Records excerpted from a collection
.....

**src/rtl/addsub_pkg.sv**
```systemverilog
// rtl/addsub_pkg.sv - shared constants, types and helpers for the pipelined CLA add/sub
package addsub_pkg;

  localparam int GROUP_W = 4;

  typedef enum logic {
    OP_ADD = 1'b0,
    OP_SUB = 1'b1
  } op_e;

  // Control that travels with an operation between stages (valid is kept apart
  // because it is the only field that must be cleared by reset).
  typedef struct packed {
    op_e  op;
    logic carry;
  } stage_ctl_t;

  typedef struct packed {
    logic cout;
    logic ovf;
    logic zero;
  } flags_t;

  // Bits resolved per pipeline stage, rounded down to whole lookahead groups.
  function automatic int slice_width(input int width, input int stages);
    return ((width / stages) / GROUP_W) * GROUP_W;
  endfunction

endpackage

```
**src/rtl/cla_group_gp.sv**
```systemverilog
// rtl/cla_group_gp.sv - 4-bit carry-lookahead group with sum and group generate/propagate
module cla_group_gp
  import addsub_pkg::*;
(
  input  logic [GROUP_W-1:0] a_i,
  input  logic [GROUP_W-1:0] b_i,
  input  logic               cin_i,
  output logic [GROUP_W-1:0] sum_o,
  output logic               g_o,
  output logic               p_o
);

  logic [GROUP_W-1:0] gen;
  logic [GROUP_W-1:0] prop;
  logic [GROUP_W-1:0] c;

  assign gen  = a_i & b_i;
  assign prop = a_i ^ b_i;

  // Carry into each bit expanded directly from the group carry-in
  always_comb begin
    c    = '0;
    c[0] = cin_i;
    c[1] = gen[0] | (prop[0] & cin_i);
    c[2] = gen[1] | (prop[1] & gen[0]) | (prop[1] & prop[0] & cin_i);
    c[3] = gen[2] | (prop[2] & gen[1]) | (prop[2] & prop[1] & gen[0])
         | (prop[2] & prop[1] & prop[0] & cin_i);
  end

  assign sum_o = prop ^ c;
  assign g_o   = gen[3] | (prop[3] & gen[2]) | (prop[3] & prop[2] & gen[1])
               | (prop[3] & prop[2] & prop[1] & gen[0]);
  assign p_o   = &prop;

endmodule

```
**src/rtl/pipelined_cla_addsub.sv**
```systemverilog
// rtl/pipelined_cla_addsub.sv - pipelined carry-lookahead adder/subtractor with flags and handshake
module pipelined_cla_addsub
  import addsub_pkg::*;
#(
  parameter int WIDTH  = 32,
  parameter int STAGES = 2,
  parameter int TAG_W  = 4
) (
  input  logic             clk,
  input  logic             rst_n,
  input  logic             in_valid,
  output logic             in_ready,
  input  logic [WIDTH-1:0] in_a,
  input  logic [WIDTH-1:0] in_b,
  input  logic             in_cin,
  input  logic             in_sub,
  input  logic [TAG_W-1:0] in_tag,
  output logic             out_valid,
  input  logic             out_ready,
  output logic [WIDTH-1:0] out_sum,
  output logic             out_cout,
  output logic             out_ovf,
  output logic             out_zero,
  output logic [TAG_W-1:0] out_tag
);

  localparam int SW = slice_width(WIDTH, STAGES);
  localparam int NG = SW / GROUP_W;

  logic             en;
  op_e              op_in;
  logic [WIDTH-1:0] b_eff;
  logic             c0;

  logic             fin_valid;
  op_e              fin_op;
  logic [TAG_W-1:0] fin_tag;
  logic [WIDTH-1:0] fin_sum;
  logic             fin_carry;
  logic             fin_cmsb;
  flags_t           fin_flags;

  logic             out_valid_q;
  logic [WIDTH-1:0] out_sum_q;
  flags_t           out_flags_q;
  logic [TAG_W-1:0] out_tag_q;

  // Whole pipeline moves together; a stalled output freezes every stage.
  assign en       = !out_valid_q || out_ready;
  assign in_ready = en;

  // Subtraction is A + ~B + ~borrow_in, so the borrow is the inverted raw carry.
  assign op_in = op_e'(in_sub);
  assign b_eff = (op_in == OP_SUB) ? ~in_b : in_b;
  assign c0    = (op_in == OP_SUB) ? ~in_cin : in_cin;

  for (genvar k = 0; k < STAGES; k++) begin : g_stage
    localparam int REM_IN = WIDTH - k * SW;
    localparam int DONE   = (k + 1) * SW;

    logic              valid_s;
    stage_ctl_t        ctl_s;
    logic [TAG_W-1:0]  tag_s;
    logic [REM_IN-1:0] a_rem_s;
    logic [REM_IN-1:0] b_rem_s;
    logic [DONE-1:0]   acc_s;
    logic [SW-1:0]     sum_s;
    logic [NG-1:0]     grp_g;
    logic [NG-1:0]     grp_p;
    logic [NG:0]       gc;
    logic              run;

    if (k == 0) begin : g_src
      assign valid_s = in_valid;
      assign ctl_s   = '{op: op_in, carry: c0};
      assign tag_s   = in_tag;
      assign a_rem_s = in_a;
      assign b_rem_s = b_eff;
      assign acc_s   = sum_s;
    end else begin : g_src
      assign valid_s = g_stage[k-1].g_reg.valid_q;
      assign ctl_s   = g_stage[k-1].g_reg.ctl_q;
      assign tag_s   = g_stage[k-1].g_reg.tag_q;
      assign a_rem_s = g_stage[k-1].g_reg.a_rem_q;
      assign b_rem_s = g_stage[k-1].g_reg.b_rem_q;
      assign acc_s   = {sum_s, g_stage[k-1].g_reg.acc_q};
    end

    for (genvar j = 0; j < NG; j++) begin : g_group
      cla_group_gp u_grp (
        .a_i   (a_rem_s[j*GROUP_W +: GROUP_W]),
        .b_i   (b_rem_s[j*GROUP_W +: GROUP_W]),
        .cin_i (gc[j]),
        .sum_o (sum_s[j*GROUP_W +: GROUP_W]),
        .g_o   (grp_g[j]),
        .p_o   (grp_p[j])
      );
    end

    // Each group carry is formed from the slice carry-in and group (g, p) terms only
    always_comb begin
      gc  = '0;
      run = 1'b0;
      for (int j = 0; j <= NG; j++) begin
        run = ctl_s.carry;
        for (int i = 0; i < j; i++) begin
          run = grp_g[i] | (grp_p[i] & run);
        end
        gc[j] = run;
      end
    end

    if (k < STAGES - 1) begin : g_reg
      localparam int REM_OUT = REM_IN - SW;

      logic               valid_q;
      stage_ctl_t         ctl_q;
      logic [TAG_W-1:0]   tag_q;
      logic [REM_OUT-1:0] a_rem_q;
      logic [REM_OUT-1:0] b_rem_q;
      logic [DONE-1:0]    acc_q;

      // Stage occupancy; cleared by reset so in-flight ops are dropped
      always_ff @(posedge clk or negedge rst_n) begin
        if (!rst_n) begin
          valid_q <= 1'b0;
        end else if (en) begin
          valid_q <= valid_s;
        end
      end

      // Slice carry, finished low sum bits and untouched high operand bits move up
      always_ff @(posedge clk) begin
        if (en) begin
          ctl_q   <= '{op: ctl_s.op, carry: gc[NG]};
          tag_q   <= tag_s;
          a_rem_q <= a_rem_s[REM_IN-1:SW];
          b_rem_q <= b_rem_s[REM_IN-1:SW];
          acc_q   <= acc_s;
        end
      end
    end

    if (k == STAGES - 1) begin : g_last
      assign fin_valid = valid_s;
      assign fin_op    = ctl_s.op;
      assign fin_tag   = tag_s;
      assign fin_sum   = acc_s;
      assign fin_carry = gc[NG];
      // Carry into the MSB recovered from its sum bit: s = a ^ b ^ cin.
      assign fin_cmsb  = a_rem_s[SW-1] ^ b_rem_s[SW-1] ^ sum_s[SW-1];
    end
  end

  assign fin_flags = '{
    cout: fin_carry ^ (fin_op == OP_SUB),
    ovf:  fin_cmsb ^ fin_carry,
    zero: (fin_sum == '0)
  };

  // Result register; holds the last result whenever no new one arrives
  always_ff @(posedge clk or negedge rst_n) begin
    if (!rst_n) begin
      out_valid_q <= 1'b0;
      out_sum_q   <= '0;
      out_flags_q <= '0;
      out_tag_q   <= '0;
    end else if (en) begin
      out_valid_q <= fin_valid;
      if (fin_valid) begin
        out_sum_q   <= fin_sum;
        out_flags_q <= fin_flags;
        out_tag_q   <= fin_tag;
      end
    end
  end

  assign out_valid = out_valid_q;
  assign out_sum   = out_sum_q;
  assign out_cout  = out_flags_q.cout;
  assign out_ovf   = out_flags_q.ovf;
  assign out_zero  = out_flags_q.zero;
  assign out_tag   = out_tag_q;

endmodule
```
**config.mk**
```make
export PLATFORM = sky130hd
export DESIGN_NAME = pipelined_cla_addsub
export DESIGN_NICKNAME = d
export VERILOG_FILES = /design/src/rtl/addsub_pkg.sv /design/src/rtl/cla_group_gp.sv /design/src/rtl/pipelined_cla_addsub.sv
export SDC_FILE = /design/constraint.sdc
export NUM_CORES = 1
export LEC_CHECK = 0
export CAP_MARGIN = 0
export CORE_ASPECT_RATIO = 0.8
export CORE_UTILIZATION = 55
export DETAILED_ROUTE_END_ITERATION = 10
export GPL_ROUTABILITY_DRIVEN = 1
export PLACE_DENSITY = 0.84
export SLEW_MARGIN = 10
export SYNTH_ARGS = -nofsm -noshare
export SYNTH_HDL_FRONTEND = slang
export SYNTH_SLANG_ARGS = --single-unit
```
**constraint.sdc**
```tcl
create_clock -name clk -period 7.6 [get_ports clk]
set_clock_uncertainty 0.2 [all_clocks]
set_input_delay 0.76 -clock clk [delete_from_list [all_inputs] [get_ports clk]]
set_output_delay 0.76 -clock clk [all_outputs]
set_load 0.02 [all_outputs]
```
== Word-level counts from Yosys, hierarchy flattened ==
Index checks and enable logic that the tools add are counted.

* Reductions and logical operators: 12
* Shift operators: 0
* Add/subtract/negate cells: 0
* Mux-type cells: 2
* Order comparisons: 0
* Div/mod/pow operators: 0
* Multiply operators: 0
* Bitwise gates (word level): 230
* Eq/ne operators: 0

{| class="wikitable"
|+ Operators with widths
! kind !! number
|-
| AND 1 bit || 120
|-
| bitwise OR 1 bit || 80
|-
| bitwise XOR 4 bit || 16
|-
| AND 4 bit || 8
|-
| logical NOT 32 bit || 1
|-
| two-way mux 32 bit || 1
|-
| inverter 32 bit || 1
|-
| AND reduction 4 bit || 8
|-
| bitwise XOR 1 bit || 4
|-
| AND reduction 2 bit || 1
|-
| logical NOT 1 bit || 1
|-
| logical OR 1 bit || 1
|-
| two-way mux 1 bit || 1
|-
| inverter 1 bit || 1
|}

* Memories: 0
* Bits in writable memories: 0
* Bits in latches: 0
* Word-level logic and storage cells: 257
* Input port bits: 74
* Register bits: 95
* ROM bits: 0
* Output and inout port bits: 41

== Longest topological paths before layout ==
Gate-level depths: netlist of run 1.

* Depth in word-level cells: 15
* Gate-level depth with buffers: 12
* Gate-level depth less buffers: 12

== By module ==
From an unflattened synthesis of run 1, not the netlist that was laid out.

* Cells, all modules: 396
* Area, all modules: 5,099.9 µm²

{| class="wikitable"
|+ By module, submodules not included
! module !! instances !! cells each !! seq. area each (µm²) !! area each (µm²)
|-
| pipelined_cla_addsub || 1 || 220 || 2,647.5 || 3,638.5
|-
| cla_group_gp || 8 || 22 || 0.0 || 182.7
|}

== Least setup slack after synthesis of run 1 ==
No wires, ideal clock.

* Path kind: input to register
* From: input in_sub
* To: register g_stage[0].g_reg.acc_q[12], data pin
* Data arrival time: 3.489 ns
* Buffers on the path: 2
* Stages: 12
* Path slack: 3.783 ns
* Setup time: 0.129 ns
* Data required time: 7.271 ns
* Cell sequence: buf_2 > buf_1 > xor2_1 > ha_1 > a211o_1 > a41oi_1 > a21boi_1 > o21a_1 > o211a_1 > nor3_1 > fa_1 > inv_1

* Word-level cells in the longest chain between the ends: 12
* Elaborated cells on any way between the ends: 43
* Those cells by class: 2 x mux; 38 x bitwise; 3 x reduce/logical

{| class="wikitable"
|+ Ends and longest elaborated chain
! item !! RTL line !! source
|-
| start: declaration || pipelined_cla_addsub.sv:16 || <nowiki>input logic in_sub,</nowiki>
|-
| two-way mux 32 bit || pipelined_cla_addsub.sv:54 || <nowiki>assign b_eff = (op_in == OP_SUB) ? ~in_b : in_b;</nowiki>
|-
| bitwise XOR 4 bit / AND 4 bit (equally long branches) || cla_group_gp.sv:18, cla_group_gp.sv:17 ||
|-
| AND 1 bit (on tied branches) || cla_group_gp.sv:31, cla_group_gp.sv:32 ||
|-
| bitwise OR 1 bit, or another cell as far along || cla_group_gp.sv:31 || <nowiki>assign g_o = gen[3] | (prop[3] & gen[2]) | (prop[3] & prop[2] & gen[1])</nowiki>
|-
| bitwise OR 1 bit / AND 1 bit (equally long branches) || cla_group_gp.sv:31, cla_group_gp.sv:32 ||
|-
| bitwise OR 1 bit || cla_group_gp.sv:32 || <nowiki>| (prop[3] & prop[2] & prop[1] & gen[0]);</nowiki>
|-
| bitwise OR 1 bit || pipelined_cla_addsub.sv:107 || <nowiki>run = grp_g[i] | (grp_p[i] & run);</nowiki>
|-
| AND 1 bit || pipelined_cla_addsub.sv:107 ||
|-
| bitwise OR 1 bit || pipelined_cla_addsub.sv:107 ||
|-
| AND 1 bit || pipelined_cla_addsub.sv:107 ||
|-
| bitwise OR 1 bit || pipelined_cla_addsub.sv:107 ||
|-
| bitwise XOR 4 bit (*) || cla_group_gp.sv:30 || <nowiki>assign sum_o = prop ^ c;</nowiki>
|-
| net g_stage[0].acc_s[12] || pipelined_cla_addsub.sv:66 || <nowiki>logic [DONE-1:0] acc_s;</nowiki>
|-
| end signal: assignment || pipelined_cla_addsub.sv:139 || <nowiki>acc_q <= acc_s;</nowiki>
|-
| end: declaration || pipelined_cla_addsub.sv:121 || <nowiki>logic [DONE-1:0] acc_q;</nowiki>
|}

Mark *: on every way through the listed nets, which the timed path passes. The rest lies on a longest branch.
A chain may end at the register's enable or synchronous reset.

== Final worst setup path of run 1 ==
Ends and elaborated chain as after synthesis.

==> impl_results.md, run 1 <==
- Area occupied by multi-input gates: 2270 um2
- Pint: 0.00126 W
- Leakage power: roughly 2.7 nW
- Critical Path Source Type: primary input
- CP required: ~7.5 ns
- Layout net count: roughly 640
- Xor and xnor area share after synthesis: under 10%
- Clock Pin Slew Worst Setup and Hold Paths: roughly 0.07 ns
- Initial Util: 58.1%
- Comb pwr share: 37.6%
- Mux share of post-synthesis cell area: ~5.3%
- Slowest CP cell: buf_2
- Slowest stage delay, CP: roughly 0.72 ns
- CTS Buffer Depth: 2
- Clock sink count: 95
- P_sw: 0.000630 W
- Layout area overhead: 30.0%
- Critical path peak fanout: 34
- CP endpoint kind: flop
- Share of cells above drive strength 1: around a tenth
- Yosys warns: 0
- Dpl cells: a little over 600
- Post-synth top area cell: edfxtp_1
- WL per Instance: roughly 17 um
- Syn avg cell area: about 12 um2
- Synth Area in Compound Gates: about 11%
- CTS Root Cell: clkbuf_16
- Die height: just under 90 um
- First-pass GRT wire length: between 15 and 20 mm
- H-tree levels: 3
- Via count: 3500
- Syn Inst Count: 405
- Commonest cells in the netlist: edfxtp_1, dfrtp_1, xor2_1, nand2_1, ha_1
- Synth Cell Area: 5030 um2
- Pwr Total: 0.00189 W
- TritonCTS clock tree: yes
- TritonRoute pass-1 iters: 4
- DRC violations left: 0
- Largest family of logic cells by synthesized area: adder cells
- Remaining antenna violation count after routing: 0
- Achievable frequency: 248 MHz
- Via count of the first global-routing pass: between 3000 and 4000
- Clock share of power: 21.6%
- Status: completed
- Row count: 30
- Sequential cell area: 2650 um2
- Setup ws final: around 3.6 ns
- Period utilization: a little over half
- Worst vdd ir: between 150 and 200 uV
- Worst slack at placement: between 3 and 4 ns
- Synth area leaders: edfxtp_1, dfrtp_1, ha_1, xor2_1, mux2_2
- PD cells: just under 300 nW/um2
- Seq pwr share: ~40%
- I/O pin cnt: ~120
- Minimum clock period: slightly above 4 ns
- RSZ-0062 raised after global routing: no
- Synth cell types: 50
- Final Slew Violations: 0
- Post-CTS setup buffers: 0
- Die area: approximately 9500 um2
- Hold crit path type: flop to flop
- Core Region: approximately 8700 um2
- Worst hold slack: between 0.2 and 0.25 ns
- Post-cts hold buffer count: 0
- Worst slew pin tran: 0.997 ns
- Port buffer count: approximately 110
- Worst path top cell family by delay: compound AO/OA/AOI/OAI gates
- Clock insertion delay at the later pin of the skew report: around 0.34 ns
- Post-Synth Simple-Gate Area: roughly 7.6%
- Critical-path cell list: buf_2 > xor2_1 > ha_1 > o21ai_0 > a2111oi_0 > a21boi_1 > o21a_1 > o211a_1 > nor3_1 > fa_1 > inv_1
- Non-Filler Instances: ~640
- Post-CTS sizing: 0
- Fillers: around 580
- ANT cells: 0
- Via/cell ratio: around 5.5
- Max-Cap Viols: 0
- Top-count cell post-synth: edfxtp_1
- GRT Residual Overflow: 0
- Largest net degree at the start of global routing: 51
- Arrival time worst endpoint: 3.93 ns
- Post-synth EDFFs: 54
- Hold Vio Cnt, Final: 0
- Setup TNS Final: 0 ns
- Initial DRC Count: around 140
- Slew HR: 33.3%
- Synth async-reset ratio: a little over two fifths
- Final setup viols: 0
- Post-synth top area share: 32.2%
- Detailed Place HPWL: approximately 8 mm
- Bufs and invs on worst path: 2
- Top_reg_cell synth: edfxtp_1
- Total track usage: about a quarter
- Final wirelength: roughly 11 mm
- Initial antenna violation count: 0
- Adder-Cell Fraction of Synth Area: around 11%
- Seq cells post-synth: between 90 and 100
- GP Congestion: 0.864
- Seq/Total Area, Yosys: 52.6%
- Sw frac: around a third
- Syn_nets: around 520
- Die Wd: roughly 110 um
- Num CTS Buffers: 9
- Critical Setup Path Class: primary input to flop
per-stage QoR:
stage | utilization [%] | cell area (um2)
after CTS | 75.5 | 6550
final | 75.5 | 6550
after floorplan | - | 5030
after detailed placement | 72.4 | 6280
after global placement | 72.4 | 6280
after global routing | 75.5 | 6550
placed cells by master, fill, tap and decap left out, types with 8 or more instances in the layout:
cell type and instances:
a21oi_1 15, clkbuf_16 9, clkdlybuf4s50_1 112, dfrtp_1 41, edfxtp_1 54, fa_1 8, ha_1 32, inv_1 21
mux2_2 21, nand2_1 36, nor2_1 12, o21ai_0 20, xnor2_1 18, xor2_1 39
cell families (layout without fill, tap and decap cells):
| kind of cell | count (synthesis) | in the layout |
|---|---|---|
| mux | 24 | 24 |
| simple gates | 82 | 82 |
| buf+inv | 31 | 152 |
| fa+ha+maj | 40 | 40 |
| compound gates | 76 | 76 |
| flops | 95 | 95 |
| xor+xnor | 57 | 57 |
worst register-to-register path: stages (launching register included):
cell and delay [ns]:
edfxtp_1 0.37, ha_1 0.37, o211ai_1 0.41, nor2_2 0.12
a2111oi_4 0.47, o31ai_1 0.17, a21o_2 0.24, fa_1 0.52
nor4_1 0.24, nand4_1 0.14, nor3_1 0.15, nand3_1 0.14
o31ai_1 0.26
area by class of cell:
cell class / instances / area share [%]
clock buffers: 11 / 3.55
clock inverters: 5 / 0.535
inverters: 21 / 1.20
multi-input cells: 279 / 34.7
flip-flops and latches: 95 / 40.4
well taps: 112 / 2.14
repair buffers: 115 / 17.4
registers in the layout (all words and copies together), names as in the netlist:
name / count
g_stage.g_reg.a_rem_q: 16
out_cout: 1
out_tag: 4
g_stage.g_reg.ctl_q: 1
fin_op: 1
g_stage.g_reg.b_rem_q: 16
out_valid: 1
fin_tag: 4
out_zero: 1
fin_valid: 1
out_ovf: 1
g_stage.g_reg.acc_q: 16
out_sum: 32
routing by layer:
metal / global-route usage [%] / vias to the layer above / routed length, um
li1: - / 1675 / -
met1: 31.0 / 1707 / 4820
met2: 39.9 / 104 / 5160
met3: 5.65 / 14 / 520
met4: 5.90 / 0 / 129
met5: 0 / - / 0
worst paths after layout:
path,from,endpoint,slack [ns],cells past startpoint
min reg2reg,fin_tag[1],out_tag[1],0.24,2
max,in_sub,g_stage[0].g_reg.acc_q[12],3.57,11
max in group asynchronous,rst_n,out_sum[11],6.24,1
min,fin_tag[1],out_tag[1],0.24,2
min in group asynchronous,rst_n,out_sum[4],0.37,1
max reg2reg,g_stage[0].g_reg.a_rem_q[3],out_zero,3.67,12
power groups by stage:
stage | clock (W) | sequential, W | combinational (W)
CTS | 0.000415 | 0.000773 | 0.000714
detailed placement | 0 | 0.000781 | 0.000709
floorplan | 0 | 0.000867 | 0.000303
global route | 0.000441 | 0.000787 | 0.000767
global placement | 0 | 0.000773 | 0.000686
finish | 0.000409 | 0.000772 | 0.000712
Note: power is estimated with default switching activity, not from simulation.
==> run 2, diff against run 1 <==
CORE_UTILIZATION = 46   (was 55)
PLACE_DENSITY = 0.75   (was 0.84)
clock period = 3.38 ns   (was 7.6 ns; I/O delays follow)
==> run 2 against run 1 <==
The run now ends with negative setup slack left. Via count grew 4.1%. Routed wire length up 6.4%. Non-clock buffer count grew 22. Sequential power increased by 120%. Worst hold slack got worse by 0.0035 ns. Die area up 19%.
==> impl_results.md, run 2 (synthesis gave the netlist of run 1 again) <==
- Max-Cap Viols: 0
- Slew HR: 36.2%
- Layout area overhead: 34.6%
- I/O pin cnt: around 120
- Achievable frequency: around 290 MHz
- PD cells: approximately 640 nW/um2
- Fillers: 793
- Layout net count: ~660
- Core Region: 10400 um2
- H-tree levels: 3
- Worst vdd ir: approximately 380 uV
- Pwr Total: 0.00434 W
- Largest net degree at the start of global routing: 54
- Hold crit path type: flop to flop
- GRT Residual Overflow: 0
- Initial Util: 48.2%
- Initial DRC Count: 201
- Share of cells above drive strength 1: about 14%
- Failing checks: negative setup slack
- CTS Root Cell: clkbuf_16
- Worst slew pin tran: between 0.9 and 1 ns
- Clock sink count: 95
- Die area: ~11000 um2
- Post-route design area: between 6000 and 7000 um2
- Critical path peak fanout: 2
- Most common cell after layout, fill and taps aside: clkdlybuf4s50_1
- Max reg flops: 32
- Arrival time worst endpoint: around 3.5 ns
- Final wirelength: between 10 and 15 mm
- Minimum clock period: roughly 3.5 ns
- CTS Buffer Depth: 2
- Leakage power: approximately 2.8 nW
- Setup ws final: -0.105 ns
- Row count: 33
- P_sw: between 0.001 and 0.0015 W
- Comb pwr share: approximately two fifths
- Initial antenna violation count: 0
- Pint: just under 0.003 W
- Period utilization: 103%
- Worst slack at placement: -0.106 ns
- WL per Instance: ~16 um
- DRC violations left: 0
- Clock insertion delay at the later pin of the skew report: approximately 0.34 ns
- Status: finished, violations left
- CP endpoint kind: flop
- Total track usage: 21.4%
- Critical Setup Path Class: flop to flop
- Die height: ~96 um
- Die Wd: ~120 um
- ANT cells: 0
- Commonest non-fill, non-tap cells in the layout: clkdlybuf4s50_1, edfxtp_1, dfrtp_1
- TritonRoute pass-1 iters: 5
- Final core occ: about two thirds
- Clock share of power: 21.6%
- Seq pwr share: 39.9%
- RSZ-0062 raised after global routing: yes
- Clock Pin Slew Worst Setup and Hold Paths: 0.07 ns
- Detailed Place HPWL: slightly below 9 mm
- GP Congestion: between 0.8 and 0.9
- Via/cell ratio: approximately 5.3
- TritonCTS clock tree: yes
- Sw frac: 33.3%
- First-pass GRT wire length: ~19 mm
- Via count: about 3600
- Remaining antenna violation count after routing: 0
- Dpl cells: around 670
- CP required: about 3.4 ns
- Final Slew Violations: 0
- Placed inst area: ~6400 um2
- Critical Path Source Type: flop
- Non-Filler Instances: around 690
- Num CTS Buffers: 9
- Final setup viols: 1
- Port buffer count: between 100 and 150
- Via count of the first global-routing pass: 3775
- Hold Vio Cnt, Final: 0
[run 2: critical path: stages (launching register included)]
cell	delay [ns]
edfxtp_1	0.40
ha_1	0.33
a211oi_2	0.25
o21ai_2	0.13
a2111oi_4	0.44
o31ai_2	0.13
a21o_2	0.23
fa_1	0.48
nor4_1	0.18
nand4_1	0.15
nor3_2	0.15
nand3_1	0.14
o31ai_2	0.19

.....

* **Exercise requirements**
Your answer must be the lines above from the one containing "0.0 || 182.7" to the one containing "time: 0.129 ns", both included, restated word for word.

* **Result of this exercise**
| cla_group_gp || 8 || 22 || 0.0 || 182.7
|}

== Least setup slack after synthesis of run 1 ==
No wires, ideal clock.

* Path kind: input to register
* From: input in_sub
* To: register g_stage[0].g_reg.acc_q[12], data pin
* Data arrival time: 3.489 ns
* Buffers on the path: 2
* Stages: 12
* Path slack: 3.783 ns
* Setup time: 0.129 ns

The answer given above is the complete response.